## What the task requires
The answer must be every line of the records below that holds the word "error".

## Supplied material

──────────────────────────────

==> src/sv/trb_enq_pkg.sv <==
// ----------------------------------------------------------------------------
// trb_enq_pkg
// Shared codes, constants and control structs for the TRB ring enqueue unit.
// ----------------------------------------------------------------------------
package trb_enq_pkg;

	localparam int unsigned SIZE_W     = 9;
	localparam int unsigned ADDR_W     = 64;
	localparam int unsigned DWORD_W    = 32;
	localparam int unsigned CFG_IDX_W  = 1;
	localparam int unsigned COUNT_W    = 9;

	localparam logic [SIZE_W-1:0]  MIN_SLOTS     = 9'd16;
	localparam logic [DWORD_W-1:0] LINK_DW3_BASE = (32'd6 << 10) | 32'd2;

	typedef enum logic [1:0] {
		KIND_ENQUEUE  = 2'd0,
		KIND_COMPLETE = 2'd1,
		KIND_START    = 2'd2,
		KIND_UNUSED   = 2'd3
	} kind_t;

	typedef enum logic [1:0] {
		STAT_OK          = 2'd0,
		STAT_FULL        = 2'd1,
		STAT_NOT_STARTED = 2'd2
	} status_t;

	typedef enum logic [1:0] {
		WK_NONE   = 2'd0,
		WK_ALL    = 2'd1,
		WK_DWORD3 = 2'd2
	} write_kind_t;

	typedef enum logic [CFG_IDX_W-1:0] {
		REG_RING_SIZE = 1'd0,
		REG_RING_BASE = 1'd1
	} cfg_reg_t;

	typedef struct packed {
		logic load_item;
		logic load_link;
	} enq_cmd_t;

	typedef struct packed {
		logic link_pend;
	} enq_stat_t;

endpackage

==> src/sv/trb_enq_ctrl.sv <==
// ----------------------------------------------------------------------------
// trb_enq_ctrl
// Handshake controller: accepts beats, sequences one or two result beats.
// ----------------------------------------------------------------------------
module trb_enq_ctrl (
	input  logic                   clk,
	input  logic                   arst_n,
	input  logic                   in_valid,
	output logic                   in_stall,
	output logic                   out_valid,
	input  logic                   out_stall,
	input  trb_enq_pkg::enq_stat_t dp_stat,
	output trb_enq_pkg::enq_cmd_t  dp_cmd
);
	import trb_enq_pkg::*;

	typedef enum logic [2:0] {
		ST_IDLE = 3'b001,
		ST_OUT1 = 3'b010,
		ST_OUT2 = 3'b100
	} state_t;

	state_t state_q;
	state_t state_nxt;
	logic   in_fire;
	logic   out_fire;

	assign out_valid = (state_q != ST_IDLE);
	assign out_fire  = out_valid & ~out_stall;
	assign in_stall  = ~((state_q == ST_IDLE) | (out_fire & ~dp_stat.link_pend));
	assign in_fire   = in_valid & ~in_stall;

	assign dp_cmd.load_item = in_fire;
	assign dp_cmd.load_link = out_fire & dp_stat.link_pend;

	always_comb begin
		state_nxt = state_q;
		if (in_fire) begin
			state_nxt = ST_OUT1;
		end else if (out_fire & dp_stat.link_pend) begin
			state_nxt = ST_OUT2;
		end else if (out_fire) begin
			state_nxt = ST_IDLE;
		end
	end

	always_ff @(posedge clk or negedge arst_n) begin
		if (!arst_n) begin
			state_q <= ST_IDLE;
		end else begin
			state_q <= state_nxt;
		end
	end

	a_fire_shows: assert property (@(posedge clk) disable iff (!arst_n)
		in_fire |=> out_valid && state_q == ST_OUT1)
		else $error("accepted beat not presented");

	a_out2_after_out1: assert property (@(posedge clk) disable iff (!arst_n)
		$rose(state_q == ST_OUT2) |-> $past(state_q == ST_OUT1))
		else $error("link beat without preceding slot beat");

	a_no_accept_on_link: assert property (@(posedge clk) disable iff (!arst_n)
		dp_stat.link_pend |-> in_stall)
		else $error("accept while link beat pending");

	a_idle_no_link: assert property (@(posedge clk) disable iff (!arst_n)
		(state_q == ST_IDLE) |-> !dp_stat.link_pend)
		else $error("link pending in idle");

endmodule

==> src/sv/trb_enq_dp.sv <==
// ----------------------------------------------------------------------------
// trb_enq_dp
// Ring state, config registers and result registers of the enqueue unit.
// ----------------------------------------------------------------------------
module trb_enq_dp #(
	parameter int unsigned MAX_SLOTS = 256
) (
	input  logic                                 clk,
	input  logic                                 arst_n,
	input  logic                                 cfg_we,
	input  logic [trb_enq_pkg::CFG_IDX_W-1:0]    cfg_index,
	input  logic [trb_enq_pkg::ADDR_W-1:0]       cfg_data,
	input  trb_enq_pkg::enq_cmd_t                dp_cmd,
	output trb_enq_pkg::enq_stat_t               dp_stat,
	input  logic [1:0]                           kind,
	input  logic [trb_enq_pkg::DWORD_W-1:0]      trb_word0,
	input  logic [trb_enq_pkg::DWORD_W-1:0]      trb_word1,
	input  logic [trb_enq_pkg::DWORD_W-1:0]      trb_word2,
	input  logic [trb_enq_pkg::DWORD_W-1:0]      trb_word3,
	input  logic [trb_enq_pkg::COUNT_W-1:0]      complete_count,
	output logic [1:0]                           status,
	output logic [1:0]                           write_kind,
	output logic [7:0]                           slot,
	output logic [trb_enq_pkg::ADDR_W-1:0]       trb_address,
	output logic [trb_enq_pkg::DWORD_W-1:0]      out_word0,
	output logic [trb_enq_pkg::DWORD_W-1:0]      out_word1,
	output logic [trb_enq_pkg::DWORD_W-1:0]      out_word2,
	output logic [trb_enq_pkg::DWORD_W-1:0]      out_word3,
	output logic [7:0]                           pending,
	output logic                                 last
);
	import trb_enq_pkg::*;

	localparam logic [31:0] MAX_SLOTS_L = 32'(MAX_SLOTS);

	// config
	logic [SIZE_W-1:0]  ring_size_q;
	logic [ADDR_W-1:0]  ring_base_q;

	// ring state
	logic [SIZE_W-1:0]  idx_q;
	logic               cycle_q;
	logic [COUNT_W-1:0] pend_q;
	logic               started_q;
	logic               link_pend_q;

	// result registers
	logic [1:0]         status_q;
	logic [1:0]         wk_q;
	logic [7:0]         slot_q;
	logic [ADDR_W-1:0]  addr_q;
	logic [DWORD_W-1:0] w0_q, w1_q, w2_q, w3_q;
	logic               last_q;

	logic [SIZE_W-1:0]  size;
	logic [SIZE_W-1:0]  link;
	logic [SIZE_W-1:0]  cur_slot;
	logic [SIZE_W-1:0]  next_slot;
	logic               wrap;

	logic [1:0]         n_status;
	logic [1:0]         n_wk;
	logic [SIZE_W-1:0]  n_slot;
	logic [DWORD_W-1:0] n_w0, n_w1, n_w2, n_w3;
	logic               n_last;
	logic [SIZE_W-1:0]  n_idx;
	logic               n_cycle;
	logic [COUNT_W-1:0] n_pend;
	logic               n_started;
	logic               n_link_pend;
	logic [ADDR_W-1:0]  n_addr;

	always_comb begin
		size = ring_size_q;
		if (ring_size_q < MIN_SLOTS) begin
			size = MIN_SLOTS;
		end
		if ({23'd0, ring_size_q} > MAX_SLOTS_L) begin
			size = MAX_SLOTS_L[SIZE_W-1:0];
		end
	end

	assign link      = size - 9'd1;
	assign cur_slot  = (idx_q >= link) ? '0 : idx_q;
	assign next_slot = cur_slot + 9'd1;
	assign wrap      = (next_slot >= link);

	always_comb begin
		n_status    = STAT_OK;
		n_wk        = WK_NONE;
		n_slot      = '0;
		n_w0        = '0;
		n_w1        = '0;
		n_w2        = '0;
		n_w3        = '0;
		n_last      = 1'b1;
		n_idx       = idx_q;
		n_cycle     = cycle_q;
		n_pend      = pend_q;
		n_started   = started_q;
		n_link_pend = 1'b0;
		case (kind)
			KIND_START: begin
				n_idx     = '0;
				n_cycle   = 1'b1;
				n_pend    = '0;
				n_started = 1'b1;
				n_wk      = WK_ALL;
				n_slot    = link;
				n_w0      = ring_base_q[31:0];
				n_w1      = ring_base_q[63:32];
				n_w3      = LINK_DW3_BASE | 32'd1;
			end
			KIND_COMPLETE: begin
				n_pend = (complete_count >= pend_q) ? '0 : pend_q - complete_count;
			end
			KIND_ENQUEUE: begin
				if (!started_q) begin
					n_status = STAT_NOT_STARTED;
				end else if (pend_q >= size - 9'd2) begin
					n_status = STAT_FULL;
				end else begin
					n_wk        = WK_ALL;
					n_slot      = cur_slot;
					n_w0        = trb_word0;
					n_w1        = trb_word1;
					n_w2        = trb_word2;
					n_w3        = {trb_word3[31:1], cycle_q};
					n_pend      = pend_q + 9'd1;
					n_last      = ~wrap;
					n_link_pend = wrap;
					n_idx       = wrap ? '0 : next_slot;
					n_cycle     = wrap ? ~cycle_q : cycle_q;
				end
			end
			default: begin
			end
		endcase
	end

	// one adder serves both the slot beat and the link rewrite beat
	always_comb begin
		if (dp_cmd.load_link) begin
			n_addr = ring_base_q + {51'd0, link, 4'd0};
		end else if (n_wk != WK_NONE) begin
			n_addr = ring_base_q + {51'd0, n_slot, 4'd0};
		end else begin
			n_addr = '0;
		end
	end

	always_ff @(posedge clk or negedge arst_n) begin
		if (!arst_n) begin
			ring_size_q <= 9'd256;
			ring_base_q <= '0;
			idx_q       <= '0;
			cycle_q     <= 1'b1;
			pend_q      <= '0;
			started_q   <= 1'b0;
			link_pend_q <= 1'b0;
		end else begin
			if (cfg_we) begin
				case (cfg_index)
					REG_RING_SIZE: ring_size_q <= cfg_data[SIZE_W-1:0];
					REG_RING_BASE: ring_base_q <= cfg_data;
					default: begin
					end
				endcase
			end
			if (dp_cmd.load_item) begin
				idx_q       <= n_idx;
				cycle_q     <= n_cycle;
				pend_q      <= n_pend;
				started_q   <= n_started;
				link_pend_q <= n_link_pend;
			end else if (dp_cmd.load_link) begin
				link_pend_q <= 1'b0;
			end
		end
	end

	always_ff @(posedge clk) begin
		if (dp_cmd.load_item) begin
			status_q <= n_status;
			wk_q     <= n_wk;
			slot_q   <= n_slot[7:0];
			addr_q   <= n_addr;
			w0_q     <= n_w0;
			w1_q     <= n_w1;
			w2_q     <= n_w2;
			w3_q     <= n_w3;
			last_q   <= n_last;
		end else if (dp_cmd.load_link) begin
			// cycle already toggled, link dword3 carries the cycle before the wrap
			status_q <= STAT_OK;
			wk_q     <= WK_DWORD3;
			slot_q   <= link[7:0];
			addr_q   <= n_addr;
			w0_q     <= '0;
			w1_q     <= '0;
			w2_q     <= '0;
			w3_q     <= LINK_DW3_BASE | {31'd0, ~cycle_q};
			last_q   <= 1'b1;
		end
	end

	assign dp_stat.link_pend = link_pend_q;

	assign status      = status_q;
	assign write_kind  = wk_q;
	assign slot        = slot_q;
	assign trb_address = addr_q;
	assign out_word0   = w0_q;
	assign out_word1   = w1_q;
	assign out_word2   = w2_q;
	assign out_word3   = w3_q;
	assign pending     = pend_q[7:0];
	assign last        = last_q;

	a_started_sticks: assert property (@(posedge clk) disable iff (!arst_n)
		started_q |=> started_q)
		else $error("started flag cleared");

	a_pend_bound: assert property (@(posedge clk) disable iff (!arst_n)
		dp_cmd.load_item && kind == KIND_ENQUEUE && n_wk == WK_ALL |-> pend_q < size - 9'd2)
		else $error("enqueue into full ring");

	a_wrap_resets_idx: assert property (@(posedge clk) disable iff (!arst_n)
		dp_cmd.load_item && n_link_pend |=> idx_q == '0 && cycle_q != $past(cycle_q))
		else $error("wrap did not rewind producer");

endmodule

──────────────────────────────

## Answer box
		else $error("accepted beat not presented");
		else $error("link beat without preceding slot beat");
		else $error("accept while link beat pending");
		else $error("link pending in idle");
		else $error("started flag cleared");
		else $error("enqueue into full ring");
		else $error("wrap did not rewind producer");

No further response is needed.